Stacking fault energy and dynamic recovery: do they impact the indentation size effect?

Abstract

Aluminum, a high stacking fault energy (SFE) material and α-brass, a low SFE material were tested for the indentation size effect (ISE) using a combination of microhardness (high load) and nanoindentation (low load). Four samples from each material were tested; annealed electropolished, annealed mechanically polished, work-hardened electropolished, and work-hardened mechanically polished. The micro and nano indentations were made using a Vickers and a Berkovitch diamond indenter tips with indentation loads between 0.1–3 (microindentations) and 10 −4–10 −2 N (nanoindentations), respectively.

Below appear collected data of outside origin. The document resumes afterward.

--- run.sh ---
#!/bin/bash
# OpenROAD 26Q1-2900-gdf79404cd8, Yosys 0.63+post, stock flow scripts
make -C /OpenROAD-flow-scripts/flow DESIGN_CONFIG=/design/flow/config.mk WORK_HOME=/design/flow/orfs finish
--- config.mk ---
export PLATFORM = sky130hd
export DESIGN_NAME = controle
export DESIGN_NICKNAME = controle
export VERILOG_FILES = /design/flow/design.v
export SDC_FILE = /design/flow/constraint.sdc
export NUM_CORES = 4
export LEC_CHECK = 1
export CORE_AREA = 10 10 75 75
export DIE_AREA = 0 0 85 85
--- constraint.sdc ---
current_design controle

set clk_period 1.8
set clk_io_pct 0.2

create_clock -name clk0 -period $clk_period [get_ports {clk}]

set non_clock_inputs [all_inputs -no_clocks]
set_input_delay [expr $clk_period * $clk_io_pct] -clock clk0 $non_clock_inputs
set_output_delay [expr $clk_period * $clk_io_pct] -clock clk0 [all_outputs]
--- design.v ---
module controle(new_instruction, instruction, clk, ready, tx, ty, tz, tula);
	input wire new_instruction, clk;
	input wire [2:0] instruction;
	output reg ready, tula;
	output reg[1:0] tx, ty, tz;
	parameter IDLE = 3'b101, CLRLD = 3'b000, ADD = 3'b001, SUB = 3'b010, DISP = 3'b011, LOAD = 3'b100;
	parameter clear = 2'b00, load = 2'b01, hold = 2'b10;
	reg [2:0] state;
	wire [2:0] next_state;
	assign next_state = fsm_function(state, instruction);
	function [2:0] fsm_function;
		input [2:0] state, instruction; 
		case(state)
			IDLE:
			if (instruction == CLRLD) begin
				fsm_function = CLRLD;
				end else if (instruction == ADD) begin
				fsm_function = ADD;
				end else if (instruction == SUB) begin
				fsm_function = SUB;
				end else if (instruction == DISP) begin 
				fsm_function = DISP;
				end else if (instruction == LOAD) begin
				fsm_function = LOAD;
				end else begin
				fsm_function = IDLE;
			end		
			CLRLD: 
			if (instruction == CLRLD) begin
				fsm_function = CLRLD;
				end else begin 
				fsm_function = IDLE;
			end			
			ADD:
			if (instruction == ADD) begin
				fsm_function = ADD;
				end else begin 
				fsm_function = IDLE;
			end
			SUB:
			if (instruction == SUB) begin
				fsm_function = SUB;
				end else begin 
				fsm_function = IDLE;
			end
			DISP:
			if (instruction == DISP) begin
				fsm_function = DISP;
				end else begin 
				fsm_function = IDLE;
			end
			LOAD:if (instruction == LOAD) begin
				fsm_function = LOAD;
				end else begin 
				fsm_function = IDLE;
			end
		default: fsm_function = IDLE;
		endcase
	endfunction
	always @ (posedge clk)
	begin
	if (new_instruction == 1'b1) begin
		state <= next_state;
	end else begin
		state <= IDLE;
	end
	end
	always @ (posedge clk)
	begin
	case(state)
	IDLE:
	begin
		tx <= hold;
		ty <= hold;
		tz <= hold;
		ready <= 1'b1;
	end
	CLRLD:
	begin
		tx <= clear; 
		ty <= clear;
		tz <= clear;
		ready <= 1'b0;
	end
	ADD:
	begin
		tx <= hold;
		ty <= load;
		tz <= hold;
		tula <= 1'b0;
		ready <= 1'b0;
	end
	SUB:
	begin
		tx <= hold;
		ty <= load;
		tz <= hold;
		tula <= 1'b1;
		ready <= 1'b0;
	end
	DISP:
	begin
		tx <= hold;
		ty <= hold;
		tz <= load;
		ready <= 1'b0;
	end
	LOAD:
	begin 
		tx <= load;
		ty <= hold;
		tz <= hold;
		ready <= 1'b0;
	end
	endcase
	end
endmodule
==> run summary <==
Physical implementation.

- After routing the design area is 822.0 sq um.
- The estimated wirelength of the detail-placed design is 854 um.
- The final cell utilization of the core is 0.2026.
- The critical path startpoint category is a primary input.
- The total track usage is 0.03006.
- STA shows the worst reg2reg path with a cell count of 3.
- The post-synthesis instance area is 579.3 sq um.
- On the reported timing paths, the clock transition at the registers reads 0.06 ns.
- The final layout report lists a filler cell count of 416.
- Detailed-route iteration 0 reported a violation count of 75.
- As reported, the later end of the worst-skew pair has a clock insertion delay of 0.24 ns.
- The number of primary I/O pins is 13.
- The async set or reset register ratio after synthesis is 0.
- The area overhead of the layout relative to synthesis is 41.90%.
- The number of antenna diodes in the final layout is 0.
- Counting instances, the worst hold path has a depth of 0.
- The overflow left after global routing is 0.
- The number of global-route vias before repair is 416.
- The critical path maximum fanout is 3.
- The post-synth count of flops with an enable pin is 8.
- For this configuration, the core starts out at a cell density of 0.1428.
- The count of pins over their slew limit is 0.
- In this run the clock root is driven by a sky130_fd_sc_hd__clkbuf_8.
- The report counts max-capacitance violations totalling 0.
- Per Yosys stat, the portion of area used by sequential elements is 0.6220.
- In this run, synthesis produced a sequential element count of 14.
- After synthesis, the design contains 51 cells according to Yosys.
- The horizontal die dimension is 85 um.
- The time the worst path needs with I/O delays and setup is 1.485 ns.
- The final weighted congestion recorded by global placement is 0.7771.
- For the final database, setup skew stands at 0.003839 ns.
- The final timing report lists a hold violation count of 0.
- The final setup slack of the worst path is 0.3147 ns.
- The clock tree has to reach 14 sinks.
- The number of antenna violations at the first check in global routing was 0.
- The data required time of the worst path is 1.91 ns.
- After detailed routing, the average wire length per cell comes to 9.424 um.
- The area of the chip is 7225 sq um.
- The cell area after placement is 777.0 sq um.
- The tightest min-delay check is of the reg -> reg type.
- The sum of routed wire length over all layers is 1112 um.
- In the post-synthesis netlist, the biggest area contributors are sky130_fd_sc_hd__edfxtp_1 (41%), sky130_fd_sc_hd__dfxtp_1 (21%), sky130_fd_sc_hd__nand3b_1 (6.5%).
- The share of final-layout standard cells stronger than drive strength 1 is 0.1176.
- The highest attainable clock frequency is 673.2 MHz.
- Of the post-synthesis cell area, the dominant cell type holds 0.4147.
- The global-route wire length before repair is 1849 um.
- The vertical die dimension is 85 um.
- Before CTS, the worst setup slack after placement is 0.07653 ns.
- The deepest clock path buffer count is 2.
- Counting instances in the post-synthesis netlist gives the leading cell types as sky130_fd_sc_hd__edfxtp_1 (8), sky130_fd_sc_hd__dfxtp_1 (6), sky130_fd_sc_hd__nor2_1 (6).
- The library cell with the largest summed area after synthesis is sky130_fd_sc_hd__edfxtp_1.
- The worst VDD IR drop from the latest analysis is 0.3584 mV.
- The largest net degree at the start of global routing is 10.
- The arrival time of data at the critical path endpoint is 1.59 ns.
- Nets still carrying antenna violations after routing amount to 0.
- In this run, post-CTS hold repair placed 0 buffers.
- The dominant register cell in the synthesized netlist is sky130_fd_sc_hd__edfxtp_1.
- Setup repair after global routing left no endpoint under its margin.
- Buffers added to address setup during post-CTS repair amount to 0.
- The DRC violation count after routing is 0.
- Yosys instantiated no cell more often than sky130_fd_sc_hd__edfxtp_1.
- The TritonCTS clock tree is yes.
- The flow ran to the end, and the final reports show no timing, DRC or antenna violations.
- The per-instance average area after synthesis is 11.36 sq um.
- TritonCTS created 3 clock buffers.
- For this run, the number of standard cells in the final layout without fillers is 118.
- The setup violation total in the final timing report is 0.
- Counting the warning lines in the Yosys log gives 1.
- The detailed placer reported the number of placed instances as 114.
- The total number of H-tree levels is 1.
- The number of detailed-route iterations in the first pass is 4.
- The worst relative slew slack is 0.6782.
- The worst setup path is of the in -> reg kind.
- Dividing the final minimum period by the clock period gives 0.8252.
- In the routed layout, each cell is associated on average with a via count of 3.678.
- The area of the core is 4058 sq um.
- The worst setup path is captured at a flip-flop.
- The stat command in Yosys gives a chip area of 579.3 sq um.
- In this run the tools logged warnings totalling 25.
- Summed over all failing endpoints, the final setup total negative slack is 0 ns.
- In this run, distinct cell masters in the synthesized netlist total 19.
- The leakage component of the power is 0.3011 nW.
- As logged by OpenROAD, the buffers inserted on ports number 12.
- For this design the ratio of total power to cell area is 871.5 nW/um^2.
- The total via count in the routed design is 434.
- The number of gates resized after CTS was 0.
- At the pin with the least slew margin, the transition time is 0.4791 ns.
- The floorplan has 23 rows.
- The synthesized netlist cell count is 51.
## kinds of logic after synthesis
family,count (synthesis),synth area share
buf+inv,2,0.01296
fa+ha+maj,1,0.01728
flops,14,0.6220
compound gates,6,0.07127
simple gates,28,0.2765
## worst max-delay path: stages
cell                              delay [ns]
sky130_fd_sc_hd__clkdlybuf4s50_1        0.43
sky130_fd_sc_hd__or2_1                  0.24
sky130_fd_sc_hd__maj3_1                 0.36
sky130_fd_sc_hd__nor2_1                 0.10
sky130_fd_sc_hd__o221ai_1               0.11
## flip-flops by register name, summed over array words and instances, names as in the netlist
register and cells:
tx 2, tula 1, ready 1, ty 2
state 6, tz 2
## metrics by stage
step                hold WS, ns  total power, W
floorplan                0.4366       0.0004110
global placement         0.5221       0.0004694
detailed placement       0.5158       0.0004707
CTS                      0.5289       0.0007183
global route             0.5422       0.0007436
finish                   0.5302       0.0007164
## per-layer routing
| metal | GRT usage | share of wire |
|---|---|---|
| met5 | 0 | 0 |
| met4 | 0.001497 | 0.0045 |
| met3 | 0.02505 | 0.14 |
| met2 | 0.03065 | 0.30 |
| met1 | 0.04631 | 0.55 |
## power breakdown
part	total, W	internal (W)	switching, W
registers	0.000377	0.000365	0.0000124
logic	0.0000872	0.0000562	0.0000309
clock network	0.000252	0.000151	0.000102
total	0.000716	0.000571	0.000145
## final timing paths
path                                      from       end  slack [ns]
worst max-delay path            instruction[0]  state[0]        0.31
worst max register to register        state[5]  state[0]        0.45
worst min-delay path                  state[3]      tula        0.53
worst min register to register        state[3]      tula        0.53
## cell type report
| cell class | count | area (sq um) | share of cell area |
|---|---|---|---|
| tap | 50 | 62.56 | 0.07610 |
| clock buffer | 3 | 41.29 | 0.05023 |
| timing repair buffer | 15 | 142.6 | 0.1735 |
| sequential | 14 | 360.3 | 0.4384 |
| clock inverter | 1 | 3.754 | 0.004566 |
| multi-input combinational | 35 | 211.5 | 0.2572 |
## cells in the final DEF, fill, tap and decap left out
cell	Yosys	final
sky130_fd_sc_hd__edfxtp_1	8	8
sky130_fd_sc_hd__a21oi_1	1	1
sky130_fd_sc_hd__buf_4	0	3
sky130_fd_sc_hd__o221ai_1	1	1
sky130_fd_sc_hd__nor3_1	4	4
sky130_fd_sc_hd__o211a_1	1	1
sky130_fd_sc_hd__or2_1	1	1
sky130_fd_sc_hd__or4b_1	1	1
sky130_fd_sc_hd__nand3b_1	5	5
sky130_fd_sc_hd__dfxtp_1	6	6
sky130_fd_sc_hd__clkbuf_8	0	3
sky130_fd_sc_hd__or3_1	3	3
sky130_fd_sc_hd__a21o_1	1	1
sky130_fd_sc_hd__nand2_1	3	3
sky130_fd_sc_hd__clkinv_1	0	1
sky130_fd_sc_hd__nor2b_1	2	2
sky130_fd_sc_hd__nor2_1	6	6
sky130_fd_sc_hd__or2_2	2	2
sky130_fd_sc_hd__clkdlybuf4s50_1	0	12
sky130_fd_sc_hd__maj3_1	1	1
sky130_fd_sc_hd__nor4b_1	1	1
sky130_fd_sc_hd__o21ai_0	2	2
Power is estimated from default activity; no workload was simulated.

Based on areas measured using optical and scanning electron microscopy in addition to contact stiffness, it is found that the calculated nanohardness increases monotonically with decreasing load or depth of indentation. The work-hardened samples are harder than the annealed ones except for aluminum at shallow indents where it is not possible to distinguish between differences in hardness. All eight samples regardless of the SFE, rate and intensity of cross-slip and dislocation climbing rates (dynamic recovery), and level of prior work hardening of the material, explicitly exhibited an ISE. The magnitude of the ISE is not influenced by SFE, dynamic recovery, or prior level of work hardening. The data are found to behave linearly consistent with the Strain Gradient Plasticity model (SGP) for micro and deep nanoindentations; the shallow nanoindentation data deviated into a second linear behavior constituting what we term a ‘bilinear behavior’.